Two decades after Al Gore’s An Inconvenient Truth shook headlines, critics say the sweeping doomsday claims haven’t matched reality. This piece walks through those challenges, highlights Pat Gray’s blunt take, and revisits several high-profile predictions to see what actually happened.
When the documentary landed 20 years ago it painted a future of vanishing ice, runaway sea level rise, and a planet sliding toward catastrophe. That message drove headlines and policy debates, and it turned Gore into a leading figure for climate alarm. For many conservatives, the film became a symbol of media-fueled panic that demanded a closer look as the years rolled by.
BlazeTV host Pat Gray summed up the conservative reaction plainly, saying, “His predictions … none of them came true,” and he meant it as a total rejection of the film’s central claims. That line captures the frustration of skeptics who expected dramatic, visible changes to have taken place by now. For them, the mismatch between cinematic urgency and observable shifts matters politically and culturally.
Gray drills into specific forecasts, pointing at the Arctic fears and the imagery that stuck in people’s heads. “The Arctic sea ice, remember that? Supposed to be gone completely. … You might notice if you look, the polar ice caps in the Arctic are not gone. They have not disappeared. They are there,” he says, using plain language to push back on the narrative. Republicans and skeptics alike use that kind of on-the-ground observation to argue for a more measured conversation about climate policy.
Then there are the glaciers and iconic images like Kilimanjaro’s snows, which Gray brings up to make a point about accuracy versus alarm. “How about the melting glaciers and the snows of Kilimanjaro?” he asks, adding, “Still there.” He also mentions a curious detail about signs in Glacier National Park: “In fact, in Montana, where the park is, they used to have signs that read, ‘These are disappearing soon, so make sure you enjoy and take a picture.’ And they finally took the signs down in 2020 because it wasn’t happening,” Gray says. Those examples are used to question the timeline and tone Gore promoted.

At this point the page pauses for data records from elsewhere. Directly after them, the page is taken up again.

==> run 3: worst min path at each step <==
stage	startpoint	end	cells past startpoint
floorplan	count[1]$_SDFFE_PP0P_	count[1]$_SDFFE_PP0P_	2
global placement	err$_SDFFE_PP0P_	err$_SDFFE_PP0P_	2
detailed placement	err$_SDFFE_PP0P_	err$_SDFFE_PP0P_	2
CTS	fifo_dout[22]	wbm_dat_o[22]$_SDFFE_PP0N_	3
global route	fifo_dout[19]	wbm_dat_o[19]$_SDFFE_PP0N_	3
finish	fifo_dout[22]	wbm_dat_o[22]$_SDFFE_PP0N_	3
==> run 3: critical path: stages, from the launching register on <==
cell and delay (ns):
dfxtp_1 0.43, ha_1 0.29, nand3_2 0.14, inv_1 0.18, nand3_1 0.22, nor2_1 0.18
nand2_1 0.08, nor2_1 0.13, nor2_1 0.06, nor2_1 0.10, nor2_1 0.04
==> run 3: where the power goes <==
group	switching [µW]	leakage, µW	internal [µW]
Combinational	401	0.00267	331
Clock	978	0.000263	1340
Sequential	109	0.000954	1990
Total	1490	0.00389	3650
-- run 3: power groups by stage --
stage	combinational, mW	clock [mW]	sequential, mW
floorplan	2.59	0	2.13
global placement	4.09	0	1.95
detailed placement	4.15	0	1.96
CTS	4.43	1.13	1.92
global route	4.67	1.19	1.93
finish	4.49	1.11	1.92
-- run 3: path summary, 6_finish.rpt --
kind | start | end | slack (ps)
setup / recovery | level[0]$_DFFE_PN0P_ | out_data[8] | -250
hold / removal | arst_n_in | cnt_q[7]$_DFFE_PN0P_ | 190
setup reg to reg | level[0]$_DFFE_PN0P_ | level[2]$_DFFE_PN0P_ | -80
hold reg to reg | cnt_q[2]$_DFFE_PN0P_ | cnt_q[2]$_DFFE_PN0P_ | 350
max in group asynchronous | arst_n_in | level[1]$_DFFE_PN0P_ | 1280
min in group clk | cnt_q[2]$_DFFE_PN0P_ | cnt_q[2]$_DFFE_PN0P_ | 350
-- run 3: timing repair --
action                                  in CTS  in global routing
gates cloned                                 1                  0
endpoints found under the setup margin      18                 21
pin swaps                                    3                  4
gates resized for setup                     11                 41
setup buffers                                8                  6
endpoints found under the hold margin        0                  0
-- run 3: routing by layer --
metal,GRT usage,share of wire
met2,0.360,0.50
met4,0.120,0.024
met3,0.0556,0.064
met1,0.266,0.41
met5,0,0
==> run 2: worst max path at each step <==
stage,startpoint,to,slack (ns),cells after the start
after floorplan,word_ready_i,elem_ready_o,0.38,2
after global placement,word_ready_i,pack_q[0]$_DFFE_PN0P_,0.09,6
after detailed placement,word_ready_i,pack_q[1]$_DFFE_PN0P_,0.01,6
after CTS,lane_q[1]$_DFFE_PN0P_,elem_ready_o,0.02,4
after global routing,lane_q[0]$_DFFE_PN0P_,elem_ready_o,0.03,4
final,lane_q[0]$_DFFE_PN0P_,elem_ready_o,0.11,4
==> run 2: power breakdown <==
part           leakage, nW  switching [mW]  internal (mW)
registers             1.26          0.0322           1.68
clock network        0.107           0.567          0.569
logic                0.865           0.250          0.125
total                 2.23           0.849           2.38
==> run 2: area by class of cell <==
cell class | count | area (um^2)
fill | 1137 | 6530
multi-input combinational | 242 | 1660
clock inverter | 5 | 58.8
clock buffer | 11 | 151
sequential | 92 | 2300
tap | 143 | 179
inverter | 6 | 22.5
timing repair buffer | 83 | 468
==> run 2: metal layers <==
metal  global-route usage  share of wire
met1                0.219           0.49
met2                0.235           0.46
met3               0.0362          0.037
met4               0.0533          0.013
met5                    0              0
## config.mk

```make
export PLATFORM = sky130hd
export DESIGN_NAME = jtag_bus_master
export DESIGN_NICKNAME = d
export VERILOG_FILES = /design/src/rtl/jtag_bus_master.sv
export SDC_FILE = /design/constraint.sdc
export NUM_CORES = 1
export LEC_CHECK = 0
export ABC_AREA = 1
export ABC_CLOCK_PERIOD_IN_PS = 4000
export CORE_MARGIN = 2
export CORE_UTILIZATION = 40
export CTS_CLUSTER_SIZE = 28
export DETAILED_ROUTE_END_ITERATION = 10
export PLACE_DENSITY_LB_ADDON = 0.1
export SLEW_MARGIN = 20
export SYNTH_ARGS = -nofsm -noshare
export SYNTH_HDL_FRONTEND = slang
export SYNTH_SLANG_ARGS = --single-unit
```

## constraint.sdc

```tcl
create_clock -name clock -period 4 [get_ports clock]
set_input_delay 0.8 -clock clock [delete_from_list [all_inputs] [get_ports clock]]
set_output_delay 0.8 -clock clock [all_outputs]
set_load 0.005 [all_outputs]
```
<file path="config.mk">
export PLATFORM = sky130hd
export DESIGN_NAME = mem_access_unit
export DESIGN_NICKNAME = d
export VERILOG_FILES = /design/src/rtl/mem_access_unit.sv
export SDC_FILE = /design/constraint.sdc
export NUM_CORES = 1
export LEC_CHECK = 0
export CORE_ASPECT_RATIO = 0.8
export CORE_MARGIN = 4
export CORE_UTILIZATION = 64
export CTS_CLUSTER_DIAMETER = 40
export DETAILED_ROUTE_END_ITERATION = 7
export DONT_BUFFER_PORTS = 1
export PLACE_DENSITY = 0.8
export SYNTH_ARGS = -nofsm -noshare
export SYNTH_HDL_FRONTEND = slang
export SYNTH_SLANG_ARGS = --single-unit
</file>
<file path="constraint.sdc">
create_clock -name clk -period 3.4 [get_ports clk]
set_clock_uncertainty 0.1 [all_clocks]
set_input_delay 0.85 -clock clk [delete_from_list [all_inputs] [get_ports clk]]
set_output_delay 0.85 -clock clk [all_outputs]
set_load 0.02 [all_outputs]
</file>
--- src/rtl/subtractor_4_bit.sv ---
// Combinational 4-bit subtractor: Z = X - Y - Bi, Bf is the borrow out of the MSB.
// Zero latency, no flow control.
module subtractor_4_bit
    import arith_pkg::*;
(
    input  logic [ARITH_W-1:0] X,
    input  logic [ARITH_W-1:0] Y,
    input  logic               Bi,
    output logic [ARITH_W-1:0] Z,
    output logic               Bf
);

    logic [ARITH_W:0] diff;

    // One extra bit catches the borrow as the sign of the widened difference.
    assign diff = {1'b0, X} - {1'b0, Y} - {{ARITH_W{1'b0}}, Bi};
    assign Z    = diff[ARITH_W-1:0];
    assign Bf   = diff[ARITH_W];

endmodule
--- src/rtl/j1_io_pkg.sv ---
// rtl/j1_io_pkg.sv - shared definitions for the j1 IO-bus UART peripheral
package j1_io_pkg;

    // Register offsets, selected by io_addr[2:1]
    localparam logic [1:0] REG_DATA   = 2'd0;
    localparam logic [1:0] REG_STATUS = 2'd1;
    localparam logic [1:0] REG_DIV    = 2'd2;

    // STATUS bit positions
    localparam int ST_TX_FULL   = 0;
    localparam int ST_TX_IDLE   = 1;
    localparam int ST_RX_VALID  = 2;
    localparam int ST_RX_OVERRUN = 3;
    localparam int ST_RX_FRAME  = 4;
    localparam int ST_TX_OVF    = 5;

    // Baud divisor after reset: 100 MHz / 115200
    localparam logic [15:0] DIV_RESET_DEFAULT = 16'd868;

    typedef enum logic [1:0] {
        TX_IDLE  = 2'd0,
        TX_START = 2'd1,
        TX_DATA  = 2'd2,
        TX_STOP  = 2'd3
    } tx_state_e;

    typedef enum logic [1:0] {
        RX_IDLE  = 2'd0,
        RX_START = 2'd1,
        RX_DATA  = 2'd2,
        RX_STOP  = 2'd3
    } rx_state_e;

    // Divisors below 2 would make the half-bit RX sample point degenerate
    function automatic logic [15:0] div_clamp(input logic [15:0] d);
        return (d < 16'd2) ? 16'd2 : d;
    endfunction

endpackage

--- src/rtl/j1_io_fifo.sv ---
// rtl/j1_io_fifo.sv - 8-bit synchronous TX FIFO with push-when-full-and-popping acceptance
//  clk, rst_n        : clock, asynchronous active-low reset
//  push, push_data   : write request and byte
//  pop, pop_data     : read request; pop_data shows the head (valid when !empty)
//  full, empty       : occupancy flags
//  drop              : pulses when a push is refused (full and no simultaneous pop)
module j1_io_fifo #(
    parameter int AW = 3
) (
    input  logic       clk,
    input  logic       rst_n,
    input  logic       push,
    input  logic [7:0] push_data,
    input  logic       pop,
    output logic [7:0] pop_data,
    output logic       full,
    output logic       empty,
    output logic       drop
);

    logic [7:0]  mem [2**AW];
    logic [AW:0] wr_ptr;
    logic [AW:0] rd_ptr;
    logic        do_push;
    logic        do_pop;

    // Extra pointer MSB distinguishes full from empty when the indices match
    assign empty    = (wr_ptr == rd_ptr);
    assign full     = (wr_ptr[AW] != rd_ptr[AW]) && (wr_ptr[AW-1:0] == rd_ptr[AW-1:0]);
    assign do_pop   = pop && !empty;
    // A pop in the same cycle frees the slot, so a push to a full FIFO still lands
    assign do_push  = push && (!full || do_pop);
    assign drop     = push && !do_push;
    assign pop_data = mem[rd_ptr[AW-1:0]];

    always_ff @(posedge clk) begin
        if (do_push) begin
            mem[wr_ptr[AW-1:0]] <= push_data;
        end
    end

    always_ff @(posedge clk or negedge rst_n) begin
        if (!rst_n) begin
            wr_ptr <= '0;
            rd_ptr <= '0;
        end else begin
            if (do_push) wr_ptr <= wr_ptr + 1'b1;
            if (do_pop)  rd_ptr <= rd_ptr + 1'b1;
        end
    end

endmodule

--- src/rtl/j1_io_uart.sv ---
// rtl/j1_io_uart.sv - memory-mapped UART responder on the j1 CPU IO bus
//  sys_clk_i, sys_rst_i : clock, asynchronous active-low reset
//  io_rd, io_wr         : single-cycle CPU strobes
//  io_addr, io_dout     : CPU byte address and write data
//  io_din               : read data, zero when this block is not addressed (OR-combinable)
//  uart_rx_i, uart_tx_o : serial line in (asynchronous) and out (idle high)
module j1_io_uart
    import j1_io_pkg::*;
#(
    parameter logic [15:0] BASE_ADDR = 16'h4000,
    parameter int          FIFO_AW   = 3,
    parameter logic [15:0] DIV_RESET = DIV_RESET_DEFAULT
) (
    input  logic        sys_clk_i,
    input  logic        sys_rst_i,
    input  logic        io_rd,
    input  logic        io_wr,
    input  logic [15:0] io_addr,
    input  logic [15:0] io_dout,
    output logic [15:0] io_din,
    input  logic        uart_rx_i,
    output logic        uart_tx_o
);

    // ---------------- register decode ----------------
    logic       sel;
    logic [1:0] off;
    logic       addr_unused;
    logic       wr_data, wr_div, rd_data, rd_status;

    assign sel         = (io_addr[15:3] == BASE_ADDR[15:3]);
    assign off         = io_addr[2:1];
    assign addr_unused = io_addr[0];
    assign wr_data     = sel && io_wr && (off == REG_DATA);
    assign wr_div      = sel && io_wr && (off == REG_DIV);
    assign rd_data     = sel && io_rd && (off == REG_DATA);
    assign rd_status   = sel && io_rd && (off == REG_STATUS);

    logic [15:0] div_q;
    logic [15:0] div_eff;
    assign div_eff = div_clamp(div_q);

    // ---------------- TX FIFO ----------------
    logic [7:0] fifo_dout;
    logic       fifo_full, fifo_empty, fifo_drop, tx_pop;

    j1_io_fifo #(.AW(FIFO_AW)) u_fifo (
        .clk       (sys_clk_i),
        .rst_n     (sys_rst_i),
        .push      (wr_data),
        .push_data (io_dout[7:0]),
        .pop       (tx_pop),
        .pop_data  (fifo_dout),
        .full      (fifo_full),
        .empty     (fifo_empty),
        .drop      (fifo_drop)
    );

    // ---------------- TX FSM ----------------
    tx_state_e   tx_state;
    logic [15:0] tx_cnt;
    logic [2:0]  tx_bit;
    logic [7:0]  tx_sh;
    logic        tx_idle;

    // STOP chains straight into START when another byte waits, so frames abut
    assign tx_pop  = !fifo_empty &&
                     ((tx_state == TX_IDLE) || (tx_state == TX_STOP && tx_cnt == 16'd0));
    assign tx_idle = fifo_empty && (tx_state == TX_IDLE);

    always_ff @(posedge sys_clk_i or negedge sys_rst_i) begin
        if (!sys_rst_i) begin
            tx_state  <= TX_IDLE;
            tx_cnt    <= '0;
            tx_bit    <= '0;
            tx_sh     <= '0;
            uart_tx_o <= 1'b1;
        end else begin
            case (tx_state)
                TX_IDLE: begin
                    if (!fifo_empty) begin
                        tx_state  <= TX_START;
                        tx_sh     <= fifo_dout;
                        tx_cnt    <= div_eff - 16'd1;
                        uart_tx_o <= 1'b0;
                    end
                end
                TX_START: begin
                    if (tx_cnt == 16'd0) begin
                        tx_state  <= TX_DATA;
                        tx_cnt    <= div_eff - 16'd1;
                        tx_bit    <= 3'd7;
                        uart_tx_o <= tx_sh[0];
                    end else begin
                        tx_cnt <= tx_cnt - 16'd1;
                    end
                end
                TX_DATA: begin
                    if (tx_cnt == 16'd0) begin
                        tx_cnt <= div_eff - 16'd1;
                        if (tx_bit == 3'd0) begin
                            tx_state  <= TX_STOP;
                            uart_tx_o <= 1'b1;
                        end else begin
                            tx_bit    <= tx_bit - 3'd1;
                            tx_sh     <= {1'b0, tx_sh[7:1]};
                            uart_tx_o <= tx_sh[1];
                        end
                    end else begin
                        tx_cnt <= tx_cnt - 16'd1;
                    end
                end
                TX_STOP: begin
                    if (tx_cnt == 16'd0) begin
                        if (!fifo_empty) begin
                            tx_state  <= TX_START;
                            tx_sh     <= fifo_dout;
                            tx_cnt    <= div_eff - 16'd1;
                            uart_tx_o <= 1'b0;
                        end else begin
                            tx_state <= TX_IDLE;
                        end
                    end else begin
                        tx_cnt <= tx_cnt - 16'd1;
                    end
                end
                default: tx_state <= TX_IDLE;
            endcase
        end
    end

    // ---------------- RX synchroniser and FSM ----------------
    logic        rx_meta, rx_sync, rx_prev;
    rx_state_e   rx_state;
    logic [15:0] rx_cnt;
    logic [2:0]  rx_bit;
    logic [7:0]  rx_sh;
    logic        rx_done;

    assign rx_done = (rx_state == RX_STOP) && (rx_cnt == 16'd0);

    always_ff @(posedge sys_clk_i or negedge sys_rst_i) begin
        if (!sys_rst_i) begin
            rx_meta  <= 1'b1;
            rx_sync  <= 1'b1;
            rx_prev  <= 1'b1;
            rx_state <= RX_IDLE;
            rx_cnt   <= '0;
            rx_bit   <= '0;
            rx_sh    <= '0;
        end else begin
            rx_meta <= uart_rx_i;
            rx_sync <= rx_meta;
            rx_prev <= rx_sync;
            case (rx_state)
                RX_IDLE: begin
                    if (rx_prev && !rx_sync) begin
                        rx_state <= RX_START;
                        // Land subsequent samples in the middle of each bit
                        rx_cnt   <= (div_eff >> 1) - 16'd1;
                    end
                end
                RX_START: begin
                    if (rx_cnt == 16'd0) begin
                        if (rx_sync) begin
                            rx_state <= RX_IDLE;
                        end else begin
                            rx_state <= RX_DATA;
                            rx_cnt   <= div_eff - 16'd1;
                            rx_bit   <= 3'd7;
                        end
                    end else begin
                        rx_cnt <= rx_cnt - 16'd1;
                    end
                end
                RX_DATA: begin
                    if (rx_cnt == 16'd0) begin
                        rx_sh  <= {rx_sync, rx_sh[7:1]};
                        rx_cnt <= div_eff - 16'd1;
                        if (rx_bit == 3'd0) begin
                            rx_state <= RX_STOP;
                        end else begin
                            rx_bit <= rx_bit - 3'd1;
                        end
                    end else begin
                        rx_cnt <= rx_cnt - 16'd1;
                    end
                end
                RX_STOP: begin
                    if (rx_cnt == 16'd0) begin
                        rx_state <= RX_IDLE;
                    end else begin
                        rx_cnt <= rx_cnt - 16'd1;
                    end
                end
                default: rx_state <= RX_IDLE;
            endcase
        end
    end

    // ---------------- holding register, flags, divisor ----------------
    logic [7:0] rx_byte;
    logic       rx_valid, rx_overrun, rx_frame_err, tx_overflow;

    always_ff @(posedge sys_clk_i or negedge sys_rst_i) begin
        if (!sys_rst_i) begin
            rx_byte      <= '0;
            rx_valid     <= 1'b0;
            rx_overrun   <= 1'b0;
            rx_frame_err <= 1'b0;
            tx_overflow  <= 1'b0;
            div_q        <= DIV_RESET;
        end else begin
            if (wr_div) div_q <= io_dout;

            // Clears first so that an event in the same cycle still gets recorded
            if (rd_status) begin
                rx_overrun   <= 1'b0;
                rx_frame_err <= 1'b0;
                tx_overflow  <= 1'b0;
            end
            if (fifo_drop) tx_overflow <= 1'b1;

            if (rx_done) begin
                if (!rx_sync) rx_frame_err <= 1'b1;
                if (rx_valid && !rd_data) begin
                    rx_overrun <= 1'b1;
                end else begin
                    rx_byte  <= rx_sh;
                    rx_valid <= 1'b1;
                end
            end else if (rd_data) begin
                rx_valid <= 1'b0;
            end
        end
    end

    // ---------------- read mux ----------------
    logic [15:0] status;

    always_comb begin
        status                = '0;
        status[ST_TX_FULL]    = fifo_full;
        status[ST_TX_IDLE]    = tx_idle;
        status[ST_RX_VALID]   = rx_valid;
        status[ST_RX_OVERRUN] = rx_overrun;
        status[ST_RX_FRAME]   = rx_frame_err;
        status[ST_TX_OVF]     = tx_overflow;
    end

    always_comb begin
        io_din = '0;
        if (sel) begin
            case (off)
                REG_DATA:   io_din = {8'h00, rx_byte};
                REG_STATUS: io_din = status;
                REG_DIV:    io_din = div_q;
                default:    io_din = '0;
            endcase
        end
    end

endmodule

--- config.mk ---
export PLATFORM = sky130hd
export DESIGN_NAME = j1_io_uart
export DESIGN_NICKNAME = d
export VERILOG_FILES = /design/src/rtl/j1_io_pkg.sv /design/src/rtl/j1_io_fifo.sv /design/src/rtl/j1_io_uart.sv
export SDC_FILE = /design/constraint.sdc
export NUM_CORES = 1
export LEC_CHECK = 0
export ABC_AREA = 0
export BUFFER_PORTS_ARGS = -buffer_cell sky130_fd_sc_hd__buf_4
export CORE_UTILIZATION = 56
export CTS_BUF_LIST = sky130_fd_sc_hd__clkbuf_16
export CTS_CLUSTER_SIZE = 16
export DETAILED_ROUTE_END_ITERATION = 10
export PLACE_DENSITY = 0.88
export SLEW_MARGIN = 20
export SYNTH_ARGS = -nofsm -noshare
export SYNTH_HDL_FRONTEND = slang
export SYNTH_SLANG_ARGS = --single-unit
export TNS_END_PERCENT = 30
--- constraint.sdc ---
create_clock -name sys_clk_i -period 3.2 [get_ports sys_clk_i]
set_input_delay 0.8 -clock sys_clk_i [delete_from_list [all_inputs] [get_ports sys_clk_i]]
set_output_delay 0.8 -clock sys_clk_i [all_outputs]
set_load 0.005 [all_outputs]
==> metrics.md <==
| Metric | Value |
|---|---|
| Fin nets | `979` |
| Drt first pass iters | `5` |
| VDD IR max | `0.453 mV` |
| Leakage Power | `4.37 nW` |
| Io pins | `54` |
| Fmax | `320 MHz` |
| Area after DPL | `0.00996 mm^2` |
| Top FF cell, synth | `dfrtp_1` |
| Initial Utilization | `57.2%` |
| WL per Instance | `20.7 um` |
| RSZ-0062 raised after global routing | `no` |
| Diode count | `0` |
| CTS clk-pin slew, worst paths | `70 ps` |
| CTS tree | `built` |
| CTS HTree Levels | `4` |
| Detailed placement HPWL | `16100 um` |
| Fin crit share | `97.6%` |
| Syn avg cell area | `10.8 um^2` |
| Syn Nets | `900` |
| Post-synthesis sequential area ratio | `48.4%` |
| IO Port Bufs | `52` |
| Remaining antenna violation count | `0` |
| Worst Hold Class | `input port to asynchronous set/reset pin` |
| Setup bufs post-CTS | `0` |
| Die Y | `129 um` |
| Clock Latency Late Sink | `440 ps` |
| Max Cap Viol | `0` |
| Ys Warns | `0` |
| Rows | `46` |
| Total wire length | `23900 um` |
| Initial antenna violation count | `0` |
| Hold_ws | `305 ps` |
| Final setup fails | `0` |
| Vias in the first global route | `7192` |
| Largest net degree at the start of global routing | `66` |
| Clk buf depth | `2` |
| CTS Buf Count | `17` |
| Final Instance Area | `0.0105 mm^2` |
| Synth cell types | `73` |
| Tot GR Track Use | `30.1%` |
| RD Place Congestion | `0.961` |
| First-pass GRT wire length | `37800 um` |
| CTS sink count | `162` |
| DR DRC count | `0` |
| Layout area overhead | `16.3%` |
| Seq cells post-synth | `162` |
| Max Slew Vio Count | `0` |
| Die area | `0.0167 mm^2` |
| Worst Skew | `13.3 ps` |
| PostCTS Resize Cnt | `0` |
| Slew margin rel. | `41.8%` |
| Min Tclk post-route | `3120 ps` |
| Outcome | `finished clean` |
| Worst EP required | `3530 ps` |
| Least-Margin Pin Slew | `873 ps` |
| Hold-fix buffers at CTS | `0` |
| CP arrival | `3450 ps` |
| PwrDens | `817 mW/mm^2` |
| Critical Path Source Type | `register` |
| DR vias/cell | `6.56` |
| Crit-path max FO | `5` |
| Die X | `129 um` |
| Post-Synthesis Cells | `842` |
| Post-Syn Area | `0.00906 mm^2` |
| EDFF count, synth | `64` |
| CTS root buffer | `clkbuf_16` |
| Number of fillers in the final layout | `1064` |
| Gr ovfl total | `0` |
| Critical Path Sink Type | `register` |
| DRT iter0 DRCs | `969` |
| Final hold violation count | `0` |
| DR vias | `7542` |
| Setup Crit Path Kind | `register to register` |
| Fraction of layout instances using a drive strength above 1 | `24.7%` |
| Placeable Area | `0.0158 mm^2` |
| Async set-reset flop share out of synthesis | `60.5%` |
==> Yosys cell counts (all sizes together) (14+ instances only) <==
| cell type | number | area, um^2 |
|---|---|---|
| dfrtp | 89 | 2230 |
| nor2 | 78 | 295 |
| nand2 | 65 | 249 |
| edfxtp | 64 | 1920 |
| o21ai | 48 | 244 |
| a21oi | 45 | 229 |
| mux2 | 44 | 495 |
| clkbuf | 32 | 121 |
| inv | 27 | 101 |
| nor3 | 26 | 156 |
| xor2 | 23 | 201 |
| ha | 21 | 263 |
| mux2i | 21 | 210 |
| xnor2 | 20 | 175 |
| a31oi | 18 | 113 |
| nand3 | 18 | 90.1 |
| mux4 | 16 | 360 |
| and2 | 14 | 87.6 |
==> metrics by stage <==
stage / power, W / setup slack (ps) / utilization (%) / setup TNS [ps] / cells
after floorplan: 0.00552 / -44.1 / - / -1380 / 842
after global placement: 0.00635 / 61.7 / 62.9 / 0 / 1118
after detailed placement: 0.00653 / 19.5 / 62.9 / 0 / 1118
after CTS: 0.00852 / 45.3 / 66.5 / 0 / 1150
after global routing: 0.00908 / 27.7 / 66.5 / 0 / 1150
final: 0.00861 / 75.5 / 66.5 / 0 / 1150
==> routing by layer <==
metal  track usage (%)  share of wire, %  routed length, um
met5                 0                 0                  0
met4              14.6               4.3               1010
met3              6.28                10               2450
met2              47.6                47              11300
met1              39.8                38               9120
==> flip-flops by register name, summed over array words and instances (netlist names), 4 cells and up, named ones only <==
signal,flops
rx_byte,8
u_fifo.wr_ptr,4
rx_sh,8
div_q,16
u_fifo.mem,64
tx_sh,8
tx_cnt,16
rx_cnt,16
u_fifo.rd_ptr,4
==> kinds of logic after synthesis <==
group                    after synthesis  share of synthesized area (%)
AO/OA/AOI/OAI                        188                           13.4
XOR/XNOR                              43                           4.16
adder cells (fa/ha/maj)               21                           2.90
buffers and inverters                 71                           3.16
flip-flops                           162                           48.4
multiplexers                          81                           11.8
AND/OR/NAND/NOR                      276                           16.2
==> final timing paths <==
kind,startpoint,endpoint,slack [ps],depth (start not counted)
setup / recovery,div_q[11]$_DFFE_PN0P_,tx_cnt[10]$_DFF_PN0_,80,11
hold / removal,sys_rst_i,tx_bit[2]$_DFFE_PN0P_,300,1
setup reg to reg,div_q[11]$_DFFE_PN0P_,tx_cnt[10]$_DFF_PN0_,80,11
hold reg to reg,rx_meta$_DFF_PN1_,rx_sync$_DFF_PN1_,360,0
max in group asynchronous,sys_rst_i,rx_sync$_DFF_PN1_,2140,2
min in group sys_clk_i,rx_meta$_DFF_PN1_,rx_sync$_DFF_PN1_,360,0
==> layout by cell type, fill, tap and decap left out, types with 16 or more instances in the layout <==
cell type,instances
a21oi_1,44
a31oi_1,18
buf_4,102
clkbuf_16,17
dfrtp_1,88
edfxtp_1,64
ha_1,21
inv_1,28
mux2_2,44
mux2i_1,21
mux4_2,16
nand2_1,63
nand3_1,18
nor2_1,77
nor3_1,22
o21ai_0,47
xnor2_1,20
xor2_1,23
==> where the power goes <==
part / switching, W / internal [W] / leakage [nW] / total (W)
clock: 0.000940 / 0.00103 / 0.278 / 0.00197
combinational: 0.00228 / 0.00160 / 2.28 / 0.00389
sequential: 0.000293 / 0.00246 / 1.82 / 0.00275
total: 0.00351 / 0.00509 / 4.37 / 0.00861
==> worst max-delay path, cell delays in order (launching register included) <==
cell and delay [ps]:
dfrtp_1 400, nor4_2 500, buf_4 230, nand2_1 80, o21ai_0 250, ha_1 310, nand3_1 220, or3_1 380
xor2_1 130, buf_4 160, nand2_1 50, a221o_1 320
==> final cells by class <==
class	count	area, um^2	share of cell area (%)
clock buffers	17	425	4.04
multi-input cells	609	4400	41.8
inverters	27	101	0.962
clock inverters	15	140	1.33
repair buffers	104	806	7.65
well taps	216	270	2.57
flip-flops and latches	162	4390	41.6
No activity file was read; power rests on OpenSTA's default activity.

Sea levels were another dramatic prediction in the film, with imagery that implied streets and coastlines would vanish under waves. Gray fires back: “The reality is the Westside Highway is still there. The sea levels have not risen 20 feet. In fact, global sea levels have risen nine inches since 1880,” Gray explains. He goes further with a provocative line: “But right now there’s gradual retreat occurring rather than rapid city sinking inundations of these places. In other words, what’s happening is the opposite of what he predicted. The opposite. The sea levels are actually receding now,” he continues, pressing the point that the fear-driven timeline didn’t pan out the way the film implied.
Gore also warned of runaway rises in atmospheric CO2 and a spike in hurricane violence tied to warming oceans. Critics point out that those dramatic thresholds, like CO2 leaping past 500 parts per million and an obvious uptick in hurricane frequency, did not materialize as described in the movie. That contrast — between cinematic urgency and the steady, complex reality of climate data — is central to the conservative critique.
Gray doesn’t hold back on the consequences for Gore’s credibility, calling out the awards and laurels the film earned while questioning its factual payoff. “He was hysterical about everything, and he won an Oscar for it, and he won a Nobel Prize for it in 2007, and he got virtually nothing right,” Gray says, emphasizing, “Nothing.” For skeptics, that sums up why the debate about climate policy needs clearer facts and less theatrical alarm.
This debate isn’t just about one film or one public figure; it’s about how urgent claims shape politics, spending, and trust. From a Republican perspective, the demand is for policies born of careful evidence, not headlines, and for honest accounting when predictions don’t land. That call for accountability drives the pushback you see from voices like Pat Gray today.